**Activity**
Pull each line containing "gets" from the data.

**Data for review**
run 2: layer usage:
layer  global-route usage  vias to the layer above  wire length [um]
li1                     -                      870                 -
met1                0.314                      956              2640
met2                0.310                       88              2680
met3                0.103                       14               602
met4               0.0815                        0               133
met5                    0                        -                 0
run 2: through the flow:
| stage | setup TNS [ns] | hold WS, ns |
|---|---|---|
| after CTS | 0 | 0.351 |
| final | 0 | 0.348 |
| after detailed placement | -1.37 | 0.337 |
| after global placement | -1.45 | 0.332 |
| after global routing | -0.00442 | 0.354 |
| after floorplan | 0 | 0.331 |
**config.mk**
```make
export PLATFORM = sky130hd
export DESIGN_NAME = rr_arbiter_hold
export DESIGN_NICKNAME = d
export VERILOG_FILES = /design/src/rtl/rr_arbiter_hold.sv
export SDC_FILE = /design/constraint.sdc
export NUM_CORES = 1
export LEC_CHECK = 0
export CORE_MARGIN = 2
export CORE_UTILIZATION = 50
export CTS_CLUSTER_SIZE = 28
export DETAILED_ROUTE_END_ITERATION = 8
export DONT_BUFFER_PORTS = 1
export GPL_TIMING_DRIVEN = 1
export PLACE_DENSITY_LB_ADDON = 0.05
export SYNTH_ARGS = -nofsm -noshare
export SYNTH_HDL_FRONTEND = slang
export SYNTH_SLANG_ARGS = --single-unit
```
**constraint.sdc**
```tcl
create_clock -name clk -period 2 [get_ports clk]
set_clock_uncertainty 0.15 [all_clocks]
set_input_delay 0.3 -clock clk [delete_from_list [all_inputs] [get_ports clk]]
set_output_delay 0.3 -clock clk [all_outputs]
set_load 0.005 [all_outputs]
```
**src/rtl/mult_job_sequencer.sv**
```systemverilog
// mult_job_sequencer: front end for the 8x8 Robertson's signed multiplier.
// Operand pairs are queued in a small FIFO. Each job gets a one-cycle restart
// pulse to the multiplier, and the operands stay stable while it runs. The
// multiplier's done is ignored for MIN_WAIT cycles after launch. The product
// is then returned on a single-entry valid/ready result register.
// Optional feature macro: SEQ_TIMEOUT_EN. When it is defined, a watchdog
// turns a job that never completes into an error result.
module mult_job_sequencer #(
    parameter int FIFO_DEPTH     = 4,
    parameter int MIN_WAIT       = 32,
    parameter int TIMEOUT_CYCLES = 255
) (
    input  logic        clk,
    input  logic        reset,
    input  logic        in_valid,
    output logic        in_ready,
    input  logic [7:0]  in_multiplier,
    input  logic [7:0]  in_multiplicand,
    output logic        out_valid,
    input  logic        out_ready,
    output logic [15:0] out_product,
    output logic        out_error,
    output logic        mult_rst,
    output logic [7:0]  mult_multiplier,
    output logic [7:0]  mult_multiplicand,
    input  logic        mult_done,
    input  logic [15:0] mult_product,
    output logic        busy
);

    localparam int PTR_W    = $clog2(FIFO_DEPTH);
    localparam int CNT_W    = PTR_W + 1;
    localparam int WCNT_MAX = (TIMEOUT_CYCLES > MIN_WAIT) ? TIMEOUT_CYCLES : MIN_WAIT;
    localparam int WCNT_W   = $clog2(WCNT_MAX + 1);

    localparam logic [CNT_W-1:0]  DEPTH_C    = CNT_W'(FIFO_DEPTH);
    localparam logic [WCNT_W-1:0] WAIT_MIN_C = WCNT_W'(MIN_WAIT);
    localparam logic [WCNT_W-1:0] WCNT_SAT_C = WCNT_W'(WCNT_MAX);
`ifdef SEQ_TIMEOUT_EN
    localparam logic [WCNT_W-1:0] TIMEOUT_C  = WCNT_W'(TIMEOUT_CYCLES);
`endif

    typedef enum logic [1:0] {
        S_IDLE,
        S_LAUNCH,
        S_WAIT,
        S_RESULT
    } state_e;

    // FIFO storage and bookkeeping
    logic [15:0]      mem_q [FIFO_DEPTH];
    logic [PTR_W-1:0] wr_ptr_q, wr_ptr_d;
    logic [PTR_W-1:0] rd_ptr_q, rd_ptr_d;
    logic [CNT_W-1:0] count_q, count_d;
    logic             push, pop;

    // Sequencer state, operand hold and result registers
    state_e            state_q, state_d;
    logic [WCNT_W-1:0] wcnt_q, wcnt_d;
    logic [7:0]        op_a_q, op_a_d;
    logic [7:0]        op_b_q, op_b_d;
    logic [15:0]       res_q, res_d;
    logic              mult_rst_q, mult_rst_d;
    logic              out_valid_q, out_valid_d;
    logic [15:0]       out_product_q, out_product_d;
`ifdef SEQ_TIMEOUT_EN
    logic              err_q, err_d;
    logic              out_error_q, out_error_d;
`endif

    // The ready flag depends on the count only, so a push into a full FIFO is
    // refused even when a pop happens in the same cycle.
    assign in_ready = (count_q != DEPTH_C);
    assign push     = in_valid && in_ready;
    assign pop      = (state_q == S_IDLE) && (count_q != '0);

    // FIFO pointer and occupancy update; the pointers wrap because the depth is a power of two
    always_comb begin
        // NOTE: every signal gets a default first, so no path leaves it unassigned and no latch is inferred.
        wr_ptr_d = wr_ptr_q;
        rd_ptr_d = rd_ptr_q;
        count_d  = count_q;
        if (push) wr_ptr_d = wr_ptr_q + PTR_W'(1);
        if (pop)  rd_ptr_d = rd_ptr_q + PTR_W'(1);
        case ({push, pop})
            2'b10:   count_d = count_q + CNT_W'(1);
            2'b01:   count_d = count_q - CNT_W'(1);
            default: count_d = count_q;
        endcase
    end

    // FIFO payload write; the stored entries are never read unless the count qualifies them
    always_ff @(posedge clk) begin
        // NOTE: the storage array has no reset; the reset pointers and count already mark it empty.
        if (push) mem_q[wr_ptr_q] <= {in_multiplier, in_multiplicand};
    end

    // Next-state logic for the job FSM and the result register
    always_comb begin
        state_d       = state_q;
        wcnt_d        = wcnt_q;
        op_a_d        = op_a_q;
        op_b_d        = op_b_q;
        res_d         = res_q;
        mult_rst_d    = 1'b0;
        out_valid_d   = out_valid_q;
        out_product_d = out_product_q;
`ifdef SEQ_TIMEOUT_EN
        err_d         = err_q;
        out_error_d   = out_error_q;
`endif

        // The consumer drains the result register; the RESULT state may refill it below.
        if (out_valid_q && out_ready) out_valid_d = 1'b0;

        case (state_q)
            S_IDLE: begin
                if (count_q != '0) begin
                    op_a_d     = mem_q[rd_ptr_q][15:8];
                    op_b_d     = mem_q[rd_ptr_q][7:0];
                    mult_rst_d = 1'b1;
                    state_d    = S_LAUNCH;
                end
            end
            S_LAUNCH: begin
                wcnt_d  = '0;
                state_d = S_WAIT;
            end
            S_WAIT: begin
                if (wcnt_q != WCNT_SAT_C) wcnt_d = wcnt_q + WCNT_W'(1);
                // The multiplier's done is a level that survives its restart.
                // A done seen during the blanking window belongs to the
                // previous job, so it is ignored.
                if (mult_done && (wcnt_q >= WAIT_MIN_C)) begin
                    res_d   = mult_product;
`ifdef SEQ_TIMEOUT_EN
                    err_d   = 1'b0;
`endif
                    state_d = S_RESULT;
                end
`ifdef SEQ_TIMEOUT_EN
                else if (wcnt_q >= TIMEOUT_C) begin
                    res_d   = 16'h0000;
                    err_d   = 1'b1;
                    state_d = S_RESULT;
                end
`endif
            end
            S_RESULT: begin
                if (!out_valid_q || out_ready) begin
                    out_valid_d   = 1'b1;
                    out_product_d = res_q;
`ifdef SEQ_TIMEOUT_EN
                    out_error_d   = err_q;
`endif
                    state_d       = S_IDLE;
                end
            end
            default: state_d = S_IDLE;
        endcase
    end

    // State registers; reset discards queued jobs, the in-flight job and any pending result
    always_ff @(posedge clk or posedge reset) begin
        // NOTE: sequential state uses non-blocking assignments so every flop samples pre-edge values.
        if (reset) begin
            wr_ptr_q      <= '0;
            rd_ptr_q      <= '0;
            count_q       <= '0;
            state_q       <= S_IDLE;
            wcnt_q        <= '0;
            op_a_q        <= '0;
            op_b_q        <= '0;
            res_q         <= '0;
            mult_rst_q    <= 1'b1;
            out_valid_q   <= 1'b0;
            out_product_q <= '0;
`ifdef SEQ_TIMEOUT_EN
            err_q         <= 1'b0;
            out_error_q   <= 1'b0;
`endif
        end else begin
            wr_ptr_q      <= wr_ptr_d;
            rd_ptr_q      <= rd_ptr_d;
            count_q       <= count_d;
            state_q       <= state_d;
            wcnt_q        <= wcnt_d;
            op_a_q        <= op_a_d;
            op_b_q        <= op_b_d;
            res_q         <= res_d;
            mult_rst_q    <= mult_rst_d;
            out_valid_q   <= out_valid_d;
            out_product_q <= out_product_d;
`ifdef SEQ_TIMEOUT_EN
            err_q         <= err_d;
            out_error_q   <= out_error_d;
`endif
        end
    end

    assign mult_rst          = mult_rst_q;
    assign mult_multiplier   = op_a_q;
    assign mult_multiplicand = op_b_q;
    assign out_valid         = out_valid_q;
    assign out_product       = out_product_q;
`ifdef SEQ_TIMEOUT_EN
    assign out_error         = out_error_q;
`else
    assign out_error         = 1'b0;
`endif
    assign busy = (state_q != S_IDLE) || (count_q != '0) || out_valid_q;

endmodule

```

**Answer**
// Operand pairs are queued in a small FIFO. Each job gets a one-cycle restart
        // NOTE: every signal gets a default first, so no path leaves it unassigned and no latch is inferred.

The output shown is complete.